This Hall of Fame discussion is interesting, but in all due respect seems beyond any prescribed formula or conspiracy based agenda.
One poster has stated that having hits was a requirement, whereas I can't recall the Sex Pistols or Miles Davis ever getting close, past SP's #93 US Billboard showing with Pretty Vacant, and Miles's Kind of Blue taking 40 years to go platinum.
Actually, the Sex Pistols did have a major hit in "God Save the Queen" in May 1977, a single which sparked a lot of upheaval and social irritation. They released this song during Queen Elizabeth's Jubilee celebrations--something which the patriotic public took enormous offensive at--almost like giving the Royal Family a big, fat, blatant "V" sign. The song made it to number one on the
New Musical Express charts in the UK, but the song was slighted at #2 on the official BBC UK Singles Chart. In fact, I think some printings of the BBC chart listings back then left the slot blank as a way to censor the band.
If you want to talk about blistering lyrics, then I agree with CavGator about his "tame" comment. Mattsmith makes a good point about the American South and religion, however; I lived there for a time and some people in the North Carolina, South Carolina, Georgia corridor possess a religious attitude that dates back to the 1950s. Extremely conservative and, depending on your point of view, amazingly close minded.
Punks in England, though, really ruffled feathers--and followed not too far off of 1971. A lot of the English were angered by John Lydon's (aka Johnny Rotten) satire on the Royal Family ("God save the Queen/She ain't no human being/And there's no future in England's dreaming"), and he was even jumped and knifed by some National Front lads who took a racist pro-British/pro-white view of English life and were thus angered by Rotten's attack on the icon of Englishness.
I think a lot of lyrics coming out of the punk and post-punk scene in England were a lot more severe than Jethro Tull--they sort of took the political critique in some prog rock, like Tull, and raised the volume level well past 11. Think of Marxist/Christian-inspired The Housemartins, a very popular pop band from the North of England, who, in 1986, wrote in the song "Get Up Off Our Knees":
Famines will be famines, banquets will be banquets
Some spend winter in a palace, some spend it in blankets
Don’t wag your fingers at them and turn to walk away
Don’t shoot someone tomorrow that you can shoot today
Combine such lyrics with the ironic "Christmas Message" from the band printed in the sleeve of their
London 0, Hull 4 album: "For too long the ruling class have enjoyed an extended New Years Eve Party, whilst we can only watch, faces pressed up against the glass. The Housemartins say: 'Don't try gate crashing a party full of bankers. Burn the house down!' Take Jesus - Take Marx - Take Hope."

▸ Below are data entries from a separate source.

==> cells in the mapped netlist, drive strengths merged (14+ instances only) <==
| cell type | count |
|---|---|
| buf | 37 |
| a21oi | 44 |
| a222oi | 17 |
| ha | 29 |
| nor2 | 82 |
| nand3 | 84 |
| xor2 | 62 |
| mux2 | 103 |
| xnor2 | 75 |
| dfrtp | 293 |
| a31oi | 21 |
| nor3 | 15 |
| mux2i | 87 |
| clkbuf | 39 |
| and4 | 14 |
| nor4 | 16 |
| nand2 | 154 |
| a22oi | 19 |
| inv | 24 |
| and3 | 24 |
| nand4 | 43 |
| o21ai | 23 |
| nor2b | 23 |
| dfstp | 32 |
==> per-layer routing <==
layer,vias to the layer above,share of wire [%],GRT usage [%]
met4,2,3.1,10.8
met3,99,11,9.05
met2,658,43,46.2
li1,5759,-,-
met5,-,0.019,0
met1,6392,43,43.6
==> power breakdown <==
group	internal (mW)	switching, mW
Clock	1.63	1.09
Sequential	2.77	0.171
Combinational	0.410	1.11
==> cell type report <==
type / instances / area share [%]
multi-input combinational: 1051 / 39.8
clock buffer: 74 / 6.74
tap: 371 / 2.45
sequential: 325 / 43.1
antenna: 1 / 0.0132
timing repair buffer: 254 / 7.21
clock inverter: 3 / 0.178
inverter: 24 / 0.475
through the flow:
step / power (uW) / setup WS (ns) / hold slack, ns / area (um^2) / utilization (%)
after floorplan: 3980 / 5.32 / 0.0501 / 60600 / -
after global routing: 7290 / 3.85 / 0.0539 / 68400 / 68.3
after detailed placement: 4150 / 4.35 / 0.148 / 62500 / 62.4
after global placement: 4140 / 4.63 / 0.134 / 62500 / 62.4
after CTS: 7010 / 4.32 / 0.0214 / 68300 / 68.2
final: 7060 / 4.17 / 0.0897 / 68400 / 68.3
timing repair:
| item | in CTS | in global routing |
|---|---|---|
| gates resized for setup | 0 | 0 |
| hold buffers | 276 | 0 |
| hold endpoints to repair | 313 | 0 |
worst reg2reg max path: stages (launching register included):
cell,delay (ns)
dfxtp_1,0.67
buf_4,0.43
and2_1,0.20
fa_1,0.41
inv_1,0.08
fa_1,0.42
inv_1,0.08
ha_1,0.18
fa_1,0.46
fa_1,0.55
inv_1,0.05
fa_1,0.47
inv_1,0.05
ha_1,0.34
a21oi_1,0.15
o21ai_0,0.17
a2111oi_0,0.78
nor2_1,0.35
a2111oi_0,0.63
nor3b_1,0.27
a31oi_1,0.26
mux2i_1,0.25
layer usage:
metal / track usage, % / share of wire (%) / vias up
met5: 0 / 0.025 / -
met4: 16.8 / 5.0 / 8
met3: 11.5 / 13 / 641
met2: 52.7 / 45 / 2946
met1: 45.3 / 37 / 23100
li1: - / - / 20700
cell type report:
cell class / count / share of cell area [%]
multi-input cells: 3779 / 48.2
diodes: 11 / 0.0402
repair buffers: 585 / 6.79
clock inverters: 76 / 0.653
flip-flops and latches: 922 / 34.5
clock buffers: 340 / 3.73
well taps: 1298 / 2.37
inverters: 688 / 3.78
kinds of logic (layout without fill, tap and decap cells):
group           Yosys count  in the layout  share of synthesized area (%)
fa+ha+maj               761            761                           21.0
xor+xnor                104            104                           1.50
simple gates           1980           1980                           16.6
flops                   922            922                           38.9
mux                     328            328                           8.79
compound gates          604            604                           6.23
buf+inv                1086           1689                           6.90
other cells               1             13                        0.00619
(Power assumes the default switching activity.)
===== config.mk =====
export PLATFORM = sky130hd
export DESIGN_NAME = fttt_fan_tach_thermal_trip
export DESIGN_NICKNAME = d
export VERILOG_FILES = /design/src/rtl/fttt_pkg.sv /design/src/rtl/fttt_tach_if.sv /design/src/rtl/fttt_fan_tach_thermal_trip.sv /design/src/rtl/fttt_tach_meter.sv
export SDC_FILE = /design/constraint.sdc
export NUM_CORES = 1
export LEC_CHECK = 0
export ABC_AREA = 1
export BUFFER_PORTS_ARGS = -buffer_cell sky130_fd_sc_hd__buf_4
export CAP_MARGIN = 10
export CORE_MARGIN = 2
export CORE_UTILIZATION = 35
export DETAILED_ROUTE_END_ITERATION = 10
export PLACE_DENSITY = 0.58
export SLEW_MARGIN = 20
export SYNTH_ARGS = -nofsm -noshare
export SYNTH_HDL_FRONTEND = slang
export SYNTH_SLANG_ARGS = --single-unit
export TNS_END_PERCENT = 100

===== constraint.sdc =====
create_clock -name core_clk -period 12.4 [get_ports core_clk]
set_input_delay 1.86 -clock core_clk [delete_from_list [all_inputs] [get_ports core_clk]]
set_output_delay 1.86 -clock core_clk [all_outputs]
set_load 0.02 [all_outputs]

===== src/rtl/fttt_pkg.sv =====
// Constants, register map and types for the fan tach and thermal trip block.
// Assumes one 20 MHz core clock and a byte-wide register port.
// Functional notes
// - Alarm low when temp exceeds limit by 0.25C
// - Alarm stays low while still above limit
// - Alarm releases when temp at or below limit
// - Alarm low at least one monitoring cycle
// - Three critical limits at consecutive addresses
// - Config five bits 5..7 enable channel alarms
// - Minimum-code limit never trips the alarm
// - Config three bit 1 clear disables alarm
// - Drive uses low or high frequency mode
// - Tach one to drive one, three/four to three
// - Group sync puts tach two..four on three
// - High frequency mode bypasses drive sync
// - Tach four only when pin set for tach
// - Count 90 kHz reference over N periods
// - Larger count means slower fan
// - Pulses per rev field, default two pulses
// - Codes 00..11 select one..four pulses
// - All ones reading means stalled fan
// - Low byte read freezes high byte

package fttt_pkg;

  // ----------------------------------------------------------------
  // Register offsets
  // ----------------------------------------------------------------
  localparam logic [7:0] ADDR_TACH_BASE   = 8'h28;
  localparam logic [7:0] ADDR_GROUP_SYNC  = 8'h62;
  localparam logic [7:0] ADDR_LIMIT_R1    = 8'h6A;
  localparam logic [7:0] ADDR_LIMIT_LOCAL = 8'h6B;
  localparam logic [7:0] ADDR_LIMIT_R2    = 8'h6C;
  localparam logic [7:0] ADDR_CONFIG_3    = 8'h78;
  localparam logic [7:0] ADDR_PULSES_REV  = 8'h7B;
  localparam logic [7:0] ADDR_CONFIG_5    = 8'h7C;
  localparam logic [7:0] ADDR_PIN_FUNC    = 8'h7D;

  // ----------------------------------------------------------------
  // Reset values
  // ----------------------------------------------------------------
  localparam logic [7:0] RST_GROUP_SYNC = 8'h00;
  localparam logic [7:0] RST_LIMIT      = 8'h64;
  localparam logic [7:0] RST_CONFIG_3   = 8'h00;
  localparam logic [7:0] RST_PULSES_REV = 8'h55;
  localparam logic [7:0] RST_CONFIG_5   = 8'h00;
  localparam logic [7:0] RST_PIN_FUNC   = 8'h00;

  // ----------------------------------------------------------------
  // Field positions and codes
  // ----------------------------------------------------------------
  localparam int         SYNC_BIT        = 4;
  localparam int         ALARM_EN_BIT    = 1;
  localparam int         TWOS_FMT_BIT    = 0;
  localparam int         CH_EN_LSB       = 5;
  localparam logic [1:0] PIN_FUNC_TACH   = 2'h1;
  localparam logic [7:0] OFF64_OFF_CODE  = 8'h00;
  localparam logic [7:0] TWOS_OFF_CODE   = 8'h80;
  localparam int         TEMP_FRAC_BITS  = 2;
  localparam int         NUM_TEMP        = 3;
  localparam int         NUM_TACH        = 4;
  localparam logic [15:0] TACH_MAX       = 16'hFFFF;

  // ----------------------------------------------------------------
  // Timing
  // ----------------------------------------------------------------
  localparam int         CLK_HZ         = 20_000_000;
  localparam int         REF_HZ         = 90_000;
  localparam int         REF_DIV_CYCLES = CLK_HZ / REF_HZ;
  localparam logic [7:0] REF_DIV_LAST   = 8'(REF_DIV_CYCLES - 1);

  typedef enum logic [0:0] {
    TM_IDLE  = 1'b0,
    TM_COUNT = 1'b1
  } fttt_meter_state_t;

endpackage


===== src/rtl/fttt_tach_if.sv =====
// Link between the top block and one tach period meter.
// Assumes all signals run on core_clk.
`timescale 1ns/1ps

interface fttt_tach_if;
  logic        refTick;
  logic        tachRise;
  logic        syncOk;
  logic        enable;
  logic [1:0]  pulseSel;
  logic [15:0] result;
  logic        resultValid;

  modport ctrl  (output refTick, tachRise, syncOk, enable, pulseSel,
                 input  result, resultValid);
  modport meter (input  refTick, tachRise, syncOk, enable, pulseSel,
                 output result, resultValid);
endinterface
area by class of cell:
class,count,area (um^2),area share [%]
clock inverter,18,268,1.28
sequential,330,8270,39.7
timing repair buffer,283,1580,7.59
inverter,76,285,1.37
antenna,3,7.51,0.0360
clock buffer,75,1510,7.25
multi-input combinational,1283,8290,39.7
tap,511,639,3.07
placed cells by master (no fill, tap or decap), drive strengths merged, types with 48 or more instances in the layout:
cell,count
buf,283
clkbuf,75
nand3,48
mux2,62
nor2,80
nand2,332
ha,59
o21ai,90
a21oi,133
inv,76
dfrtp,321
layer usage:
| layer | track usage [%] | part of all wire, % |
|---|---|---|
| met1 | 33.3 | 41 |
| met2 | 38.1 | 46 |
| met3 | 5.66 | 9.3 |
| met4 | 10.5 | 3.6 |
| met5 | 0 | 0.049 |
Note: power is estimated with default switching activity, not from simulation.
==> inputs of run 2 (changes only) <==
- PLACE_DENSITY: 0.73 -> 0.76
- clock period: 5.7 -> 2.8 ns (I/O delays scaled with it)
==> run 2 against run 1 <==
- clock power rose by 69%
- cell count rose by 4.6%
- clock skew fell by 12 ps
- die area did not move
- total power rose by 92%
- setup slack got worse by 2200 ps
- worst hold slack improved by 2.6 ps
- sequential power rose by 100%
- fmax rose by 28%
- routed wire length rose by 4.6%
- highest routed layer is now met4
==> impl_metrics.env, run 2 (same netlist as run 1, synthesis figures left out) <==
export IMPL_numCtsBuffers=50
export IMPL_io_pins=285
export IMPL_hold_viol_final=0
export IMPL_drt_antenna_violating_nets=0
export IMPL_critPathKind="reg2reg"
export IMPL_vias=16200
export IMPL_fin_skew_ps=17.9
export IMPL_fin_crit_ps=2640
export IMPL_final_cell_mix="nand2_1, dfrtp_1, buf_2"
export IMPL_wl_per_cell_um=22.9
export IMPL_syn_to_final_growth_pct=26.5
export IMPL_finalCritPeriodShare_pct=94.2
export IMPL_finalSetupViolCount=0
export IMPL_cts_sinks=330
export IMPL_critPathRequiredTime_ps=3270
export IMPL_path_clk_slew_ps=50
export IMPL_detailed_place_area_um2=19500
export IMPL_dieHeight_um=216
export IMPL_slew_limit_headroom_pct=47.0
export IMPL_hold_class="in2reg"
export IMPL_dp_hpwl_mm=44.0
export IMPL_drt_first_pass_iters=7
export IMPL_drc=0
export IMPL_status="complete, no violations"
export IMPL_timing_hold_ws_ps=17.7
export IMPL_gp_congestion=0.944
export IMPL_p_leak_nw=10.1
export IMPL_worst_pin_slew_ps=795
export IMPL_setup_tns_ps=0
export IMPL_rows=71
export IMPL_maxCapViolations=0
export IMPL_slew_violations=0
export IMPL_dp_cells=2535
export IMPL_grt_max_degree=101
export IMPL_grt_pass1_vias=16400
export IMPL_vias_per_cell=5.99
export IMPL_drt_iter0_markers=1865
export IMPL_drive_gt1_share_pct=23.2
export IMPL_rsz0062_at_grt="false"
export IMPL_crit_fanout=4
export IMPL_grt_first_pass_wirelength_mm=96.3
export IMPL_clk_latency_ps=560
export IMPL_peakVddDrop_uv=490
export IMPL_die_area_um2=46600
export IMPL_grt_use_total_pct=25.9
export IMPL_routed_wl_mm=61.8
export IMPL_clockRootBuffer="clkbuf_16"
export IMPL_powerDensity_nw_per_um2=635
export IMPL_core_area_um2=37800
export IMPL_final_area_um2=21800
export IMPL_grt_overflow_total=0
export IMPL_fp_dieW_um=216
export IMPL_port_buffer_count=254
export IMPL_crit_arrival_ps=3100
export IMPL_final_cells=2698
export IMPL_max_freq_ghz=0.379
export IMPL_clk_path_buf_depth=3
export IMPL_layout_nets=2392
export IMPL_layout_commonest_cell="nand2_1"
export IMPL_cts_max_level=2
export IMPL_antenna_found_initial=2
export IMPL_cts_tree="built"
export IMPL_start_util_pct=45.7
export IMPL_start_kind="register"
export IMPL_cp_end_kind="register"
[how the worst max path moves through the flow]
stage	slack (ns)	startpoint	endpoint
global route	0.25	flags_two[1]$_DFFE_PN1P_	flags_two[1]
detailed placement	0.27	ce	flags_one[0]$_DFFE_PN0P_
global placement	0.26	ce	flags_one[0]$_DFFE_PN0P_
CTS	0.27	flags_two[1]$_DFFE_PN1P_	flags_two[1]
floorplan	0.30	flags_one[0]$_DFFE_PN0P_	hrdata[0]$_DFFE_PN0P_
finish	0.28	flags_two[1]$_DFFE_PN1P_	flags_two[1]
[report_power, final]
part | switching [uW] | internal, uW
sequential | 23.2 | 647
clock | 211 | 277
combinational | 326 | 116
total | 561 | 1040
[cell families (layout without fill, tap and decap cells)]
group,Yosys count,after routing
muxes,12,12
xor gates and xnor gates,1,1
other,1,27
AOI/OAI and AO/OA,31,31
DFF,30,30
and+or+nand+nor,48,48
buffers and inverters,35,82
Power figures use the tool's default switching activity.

Extremely controversial, particularly at the height of the Reagan/Thatcher era. This, of course, does not lessen or diminish the impact of Tull's lyric in 1971 (and if we want to talk 1971, then Kubrick's shocking
A Clockwork Orange, which was in theatres in England then, would also be a good gauge of serious/alarming stuff), but the Pistols inspired a whole new era of charged criticism that can indeed make Jethro Tull and others look kittenishly tame.
(Another good example: Morrissey released the song "Margaret on the Guillotine" in 1987, a Smiths song that never made it to
Strangeways Here We Come and so appeared on Moz's
Viva Hate solo debut: a quiet melody that paints a shocking attack on Thatcher, which provoked a police raid of Morrissey's flat. Talk about art causing some serious problems and rattling the public/authorities.)
These are just some interesting examples, though sorry for the non sequitur--not exactly the topic of the thread. But Mattsmith's and CavGator's exchange on this particular issue was interesting.
Poor ol' Rush: never getting full respect. An old friend of mine used to be a roadie for Rush (in the mid-to-late 1970s) and knew the band very well. I remember him telling me stories about Neil Peart being a major bookworm, always off reading, and Peart and Alex also jamming on Zeppelin tunes for fun during rehearsals until Geddy would scold them. According to my friend, Geddy was a bit of an egomaniac--bit controlling, full of himself. Neil and Alex were the "nice ones."